_Required action_
Starting at the line that contains "- The portion of synthesized" in the listing below, write out every line word for word until you have written the line that contains "- The detailed-placement".

_Exercise materials_

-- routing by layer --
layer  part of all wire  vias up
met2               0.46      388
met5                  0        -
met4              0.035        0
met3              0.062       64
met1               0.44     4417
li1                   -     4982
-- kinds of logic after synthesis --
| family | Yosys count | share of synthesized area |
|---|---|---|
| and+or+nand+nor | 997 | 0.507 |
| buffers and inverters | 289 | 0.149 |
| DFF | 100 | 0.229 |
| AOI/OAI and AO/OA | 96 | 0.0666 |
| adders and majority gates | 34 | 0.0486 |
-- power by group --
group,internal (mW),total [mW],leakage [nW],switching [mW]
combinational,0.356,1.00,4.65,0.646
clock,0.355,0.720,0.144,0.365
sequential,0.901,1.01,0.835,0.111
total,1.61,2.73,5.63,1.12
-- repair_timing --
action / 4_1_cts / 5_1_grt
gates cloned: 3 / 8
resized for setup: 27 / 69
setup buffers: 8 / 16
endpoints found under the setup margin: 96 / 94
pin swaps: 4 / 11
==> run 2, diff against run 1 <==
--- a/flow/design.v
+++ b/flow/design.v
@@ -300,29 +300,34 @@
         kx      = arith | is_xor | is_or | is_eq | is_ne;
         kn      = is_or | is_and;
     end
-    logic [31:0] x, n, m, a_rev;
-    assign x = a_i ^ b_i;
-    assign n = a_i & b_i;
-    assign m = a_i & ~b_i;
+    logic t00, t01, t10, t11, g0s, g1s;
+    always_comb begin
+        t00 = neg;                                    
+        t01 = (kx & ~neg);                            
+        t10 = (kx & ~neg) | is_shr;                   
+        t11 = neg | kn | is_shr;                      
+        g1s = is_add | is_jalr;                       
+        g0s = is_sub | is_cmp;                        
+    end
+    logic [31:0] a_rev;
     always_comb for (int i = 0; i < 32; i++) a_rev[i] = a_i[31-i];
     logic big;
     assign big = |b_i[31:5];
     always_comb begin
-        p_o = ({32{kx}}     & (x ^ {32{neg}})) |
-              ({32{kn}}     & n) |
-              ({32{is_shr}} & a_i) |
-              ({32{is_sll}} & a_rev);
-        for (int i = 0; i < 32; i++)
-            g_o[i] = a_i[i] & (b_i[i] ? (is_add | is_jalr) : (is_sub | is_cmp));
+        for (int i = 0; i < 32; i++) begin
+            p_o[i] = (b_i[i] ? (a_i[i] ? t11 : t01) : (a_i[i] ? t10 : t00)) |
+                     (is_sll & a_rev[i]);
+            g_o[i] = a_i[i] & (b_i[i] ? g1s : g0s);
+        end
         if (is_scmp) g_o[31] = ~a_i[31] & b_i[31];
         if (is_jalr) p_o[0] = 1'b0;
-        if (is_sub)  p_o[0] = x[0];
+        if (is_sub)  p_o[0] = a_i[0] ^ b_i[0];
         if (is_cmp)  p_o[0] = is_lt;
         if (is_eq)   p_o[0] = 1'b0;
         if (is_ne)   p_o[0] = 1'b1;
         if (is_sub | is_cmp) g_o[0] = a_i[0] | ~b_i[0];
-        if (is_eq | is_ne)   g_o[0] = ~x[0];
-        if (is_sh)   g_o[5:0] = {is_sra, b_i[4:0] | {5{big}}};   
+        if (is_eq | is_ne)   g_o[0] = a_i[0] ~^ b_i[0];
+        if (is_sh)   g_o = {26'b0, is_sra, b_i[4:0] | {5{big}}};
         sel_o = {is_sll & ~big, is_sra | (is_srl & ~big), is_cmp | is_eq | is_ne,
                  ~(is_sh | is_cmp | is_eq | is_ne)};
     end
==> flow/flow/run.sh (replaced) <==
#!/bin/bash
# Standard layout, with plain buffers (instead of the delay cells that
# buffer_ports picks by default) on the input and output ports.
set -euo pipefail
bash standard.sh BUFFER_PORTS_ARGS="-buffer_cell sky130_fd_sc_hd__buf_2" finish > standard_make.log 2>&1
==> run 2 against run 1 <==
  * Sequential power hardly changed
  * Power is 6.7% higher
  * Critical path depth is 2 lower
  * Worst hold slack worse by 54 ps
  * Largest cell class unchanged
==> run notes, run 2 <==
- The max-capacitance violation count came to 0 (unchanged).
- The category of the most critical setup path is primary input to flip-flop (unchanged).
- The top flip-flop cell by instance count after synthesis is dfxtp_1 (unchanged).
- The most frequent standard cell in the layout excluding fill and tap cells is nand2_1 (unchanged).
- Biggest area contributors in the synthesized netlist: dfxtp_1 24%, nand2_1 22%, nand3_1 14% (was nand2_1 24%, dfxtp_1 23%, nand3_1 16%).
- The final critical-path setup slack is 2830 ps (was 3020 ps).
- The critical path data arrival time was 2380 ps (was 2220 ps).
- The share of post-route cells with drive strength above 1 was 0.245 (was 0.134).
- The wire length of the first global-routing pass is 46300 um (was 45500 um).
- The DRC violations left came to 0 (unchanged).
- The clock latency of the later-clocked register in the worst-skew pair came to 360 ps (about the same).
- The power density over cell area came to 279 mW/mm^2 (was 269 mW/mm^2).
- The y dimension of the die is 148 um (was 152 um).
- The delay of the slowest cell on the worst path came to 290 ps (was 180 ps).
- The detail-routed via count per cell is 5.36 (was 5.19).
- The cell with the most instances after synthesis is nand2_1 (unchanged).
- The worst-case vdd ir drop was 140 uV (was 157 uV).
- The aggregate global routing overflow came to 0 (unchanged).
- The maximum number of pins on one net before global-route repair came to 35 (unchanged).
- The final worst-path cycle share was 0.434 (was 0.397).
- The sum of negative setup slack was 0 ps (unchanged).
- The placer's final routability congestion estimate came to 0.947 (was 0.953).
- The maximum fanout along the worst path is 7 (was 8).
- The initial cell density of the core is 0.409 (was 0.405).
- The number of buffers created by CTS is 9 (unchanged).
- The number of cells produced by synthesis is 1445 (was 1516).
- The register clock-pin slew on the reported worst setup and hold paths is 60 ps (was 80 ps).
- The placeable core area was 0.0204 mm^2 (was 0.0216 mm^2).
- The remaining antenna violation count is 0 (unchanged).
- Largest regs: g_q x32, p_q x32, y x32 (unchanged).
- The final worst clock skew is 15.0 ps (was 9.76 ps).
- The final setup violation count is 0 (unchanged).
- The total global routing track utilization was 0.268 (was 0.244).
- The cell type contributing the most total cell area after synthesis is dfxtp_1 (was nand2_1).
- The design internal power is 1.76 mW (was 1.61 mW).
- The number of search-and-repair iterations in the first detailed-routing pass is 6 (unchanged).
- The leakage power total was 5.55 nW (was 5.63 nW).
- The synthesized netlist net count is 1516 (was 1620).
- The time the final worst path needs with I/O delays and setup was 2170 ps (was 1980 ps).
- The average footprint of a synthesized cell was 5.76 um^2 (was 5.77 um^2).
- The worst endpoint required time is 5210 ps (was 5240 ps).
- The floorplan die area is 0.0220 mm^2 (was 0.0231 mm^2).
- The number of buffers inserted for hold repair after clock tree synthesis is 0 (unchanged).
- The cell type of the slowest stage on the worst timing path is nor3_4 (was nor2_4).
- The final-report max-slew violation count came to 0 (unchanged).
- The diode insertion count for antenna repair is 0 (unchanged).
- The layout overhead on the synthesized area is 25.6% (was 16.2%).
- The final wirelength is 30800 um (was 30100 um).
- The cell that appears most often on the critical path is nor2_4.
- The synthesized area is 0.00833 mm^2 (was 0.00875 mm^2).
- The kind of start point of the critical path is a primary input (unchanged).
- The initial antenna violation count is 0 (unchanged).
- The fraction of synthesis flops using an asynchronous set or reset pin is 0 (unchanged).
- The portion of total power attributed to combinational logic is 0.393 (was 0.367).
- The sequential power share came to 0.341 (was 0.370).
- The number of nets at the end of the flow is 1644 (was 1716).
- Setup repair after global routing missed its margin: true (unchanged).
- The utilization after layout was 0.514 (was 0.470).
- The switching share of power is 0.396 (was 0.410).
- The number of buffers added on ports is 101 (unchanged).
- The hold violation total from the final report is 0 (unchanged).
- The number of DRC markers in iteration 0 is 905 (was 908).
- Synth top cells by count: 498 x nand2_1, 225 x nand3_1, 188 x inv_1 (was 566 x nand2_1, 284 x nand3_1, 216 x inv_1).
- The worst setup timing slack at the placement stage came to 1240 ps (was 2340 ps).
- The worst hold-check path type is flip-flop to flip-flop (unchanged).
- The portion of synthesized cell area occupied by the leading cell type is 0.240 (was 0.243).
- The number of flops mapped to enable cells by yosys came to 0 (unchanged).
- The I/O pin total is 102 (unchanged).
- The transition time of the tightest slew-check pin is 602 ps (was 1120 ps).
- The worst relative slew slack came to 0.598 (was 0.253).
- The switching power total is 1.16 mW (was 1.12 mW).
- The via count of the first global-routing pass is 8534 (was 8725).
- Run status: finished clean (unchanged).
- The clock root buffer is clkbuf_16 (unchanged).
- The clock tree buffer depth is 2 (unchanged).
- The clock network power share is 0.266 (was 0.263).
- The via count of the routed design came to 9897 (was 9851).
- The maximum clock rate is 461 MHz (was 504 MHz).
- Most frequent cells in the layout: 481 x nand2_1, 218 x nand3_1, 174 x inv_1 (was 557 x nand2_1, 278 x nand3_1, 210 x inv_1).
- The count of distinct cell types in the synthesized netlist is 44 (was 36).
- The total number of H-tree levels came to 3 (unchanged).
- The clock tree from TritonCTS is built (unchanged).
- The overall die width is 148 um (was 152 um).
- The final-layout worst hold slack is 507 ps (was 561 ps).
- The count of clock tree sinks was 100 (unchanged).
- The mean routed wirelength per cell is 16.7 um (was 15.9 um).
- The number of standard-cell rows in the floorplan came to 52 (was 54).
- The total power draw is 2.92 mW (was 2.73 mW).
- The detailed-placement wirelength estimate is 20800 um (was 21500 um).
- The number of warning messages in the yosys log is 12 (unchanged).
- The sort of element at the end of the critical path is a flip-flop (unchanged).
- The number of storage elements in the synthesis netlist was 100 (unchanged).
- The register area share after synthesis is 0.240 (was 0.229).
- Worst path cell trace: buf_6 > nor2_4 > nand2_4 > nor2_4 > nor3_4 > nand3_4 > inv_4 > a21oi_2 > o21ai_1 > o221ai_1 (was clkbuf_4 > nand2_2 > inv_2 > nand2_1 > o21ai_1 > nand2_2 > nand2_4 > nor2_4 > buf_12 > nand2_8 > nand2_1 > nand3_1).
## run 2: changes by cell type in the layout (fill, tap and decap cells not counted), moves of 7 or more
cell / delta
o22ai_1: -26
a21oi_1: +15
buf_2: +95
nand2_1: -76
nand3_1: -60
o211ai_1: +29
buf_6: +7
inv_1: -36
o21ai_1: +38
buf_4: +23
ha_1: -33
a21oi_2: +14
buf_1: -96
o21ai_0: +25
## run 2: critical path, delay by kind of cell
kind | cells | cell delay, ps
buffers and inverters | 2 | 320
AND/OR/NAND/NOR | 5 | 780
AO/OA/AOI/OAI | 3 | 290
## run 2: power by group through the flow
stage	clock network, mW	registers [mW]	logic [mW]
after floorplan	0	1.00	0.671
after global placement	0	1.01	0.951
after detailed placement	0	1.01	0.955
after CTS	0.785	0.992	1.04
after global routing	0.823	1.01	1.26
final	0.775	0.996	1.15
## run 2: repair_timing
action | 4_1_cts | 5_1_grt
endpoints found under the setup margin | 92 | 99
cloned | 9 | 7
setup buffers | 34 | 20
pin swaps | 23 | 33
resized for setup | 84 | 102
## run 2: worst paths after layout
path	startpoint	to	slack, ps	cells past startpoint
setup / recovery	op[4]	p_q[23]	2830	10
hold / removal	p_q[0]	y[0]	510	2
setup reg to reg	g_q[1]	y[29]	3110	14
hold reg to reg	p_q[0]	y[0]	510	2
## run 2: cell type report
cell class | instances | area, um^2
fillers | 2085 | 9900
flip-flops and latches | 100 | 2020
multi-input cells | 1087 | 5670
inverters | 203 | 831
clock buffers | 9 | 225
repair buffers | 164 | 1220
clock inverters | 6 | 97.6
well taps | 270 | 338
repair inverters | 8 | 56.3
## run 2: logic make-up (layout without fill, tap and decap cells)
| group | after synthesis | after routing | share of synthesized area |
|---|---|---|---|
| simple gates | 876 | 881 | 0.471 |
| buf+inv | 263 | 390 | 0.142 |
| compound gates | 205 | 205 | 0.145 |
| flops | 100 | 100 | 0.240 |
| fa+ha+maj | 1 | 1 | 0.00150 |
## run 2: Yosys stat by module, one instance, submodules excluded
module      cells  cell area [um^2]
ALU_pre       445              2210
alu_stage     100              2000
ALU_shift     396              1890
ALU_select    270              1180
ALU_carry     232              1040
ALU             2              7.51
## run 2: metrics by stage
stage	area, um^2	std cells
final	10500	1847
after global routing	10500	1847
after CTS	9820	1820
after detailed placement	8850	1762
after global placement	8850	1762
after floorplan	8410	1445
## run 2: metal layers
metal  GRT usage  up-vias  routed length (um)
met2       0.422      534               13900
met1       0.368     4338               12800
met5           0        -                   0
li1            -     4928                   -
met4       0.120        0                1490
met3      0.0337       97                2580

_Task answer_
- The portion of synthesized cell area occupied by the leading cell type is 0.240 (was 0.243).
- The number of flops mapped to enable cells by yosys came to 0 (unchanged).
- The I/O pin total is 102 (unchanged).
- The transition time of the tightest slew-check pin is 602 ps (was 1120 ps).
- The worst relative slew slack came to 0.598 (was 0.253).
- The switching power total is 1.16 mW (was 1.12 mW).
- The via count of the first global-routing pass is 8534 (was 8725).
- Run status: finished clean (unchanged).
- The clock root buffer is clkbuf_16 (unchanged).
- The clock tree buffer depth is 2 (unchanged).
- The clock network power share is 0.266 (was 0.263).
- The via count of the routed design came to 9897 (was 9851).
- The maximum clock rate is 461 MHz (was 504 MHz).
- Most frequent cells in the layout: 481 x nand2_1, 218 x nand3_1, 174 x inv_1 (was 557 x nand2_1, 278 x nand3_1, 210 x inv_1).
- The count of distinct cell types in the synthesized netlist is 44 (was 36).
- The total number of H-tree levels came to 3 (unchanged).
- The clock tree from TritonCTS is built (unchanged).
- The overall die width is 148 um (was 152 um).
- The final-layout worst hold slack is 507 ps (was 561 ps).
- The count of clock tree sinks was 100 (unchanged).
- The mean routed wirelength per cell is 16.7 um (was 15.9 um).
- The number of standard-cell rows in the floorplan came to 52 (was 54).
- The total power draw is 2.92 mW (was 2.73 mW).
- The detailed-placement wirelength estimate is 20800 um (was 21500 um).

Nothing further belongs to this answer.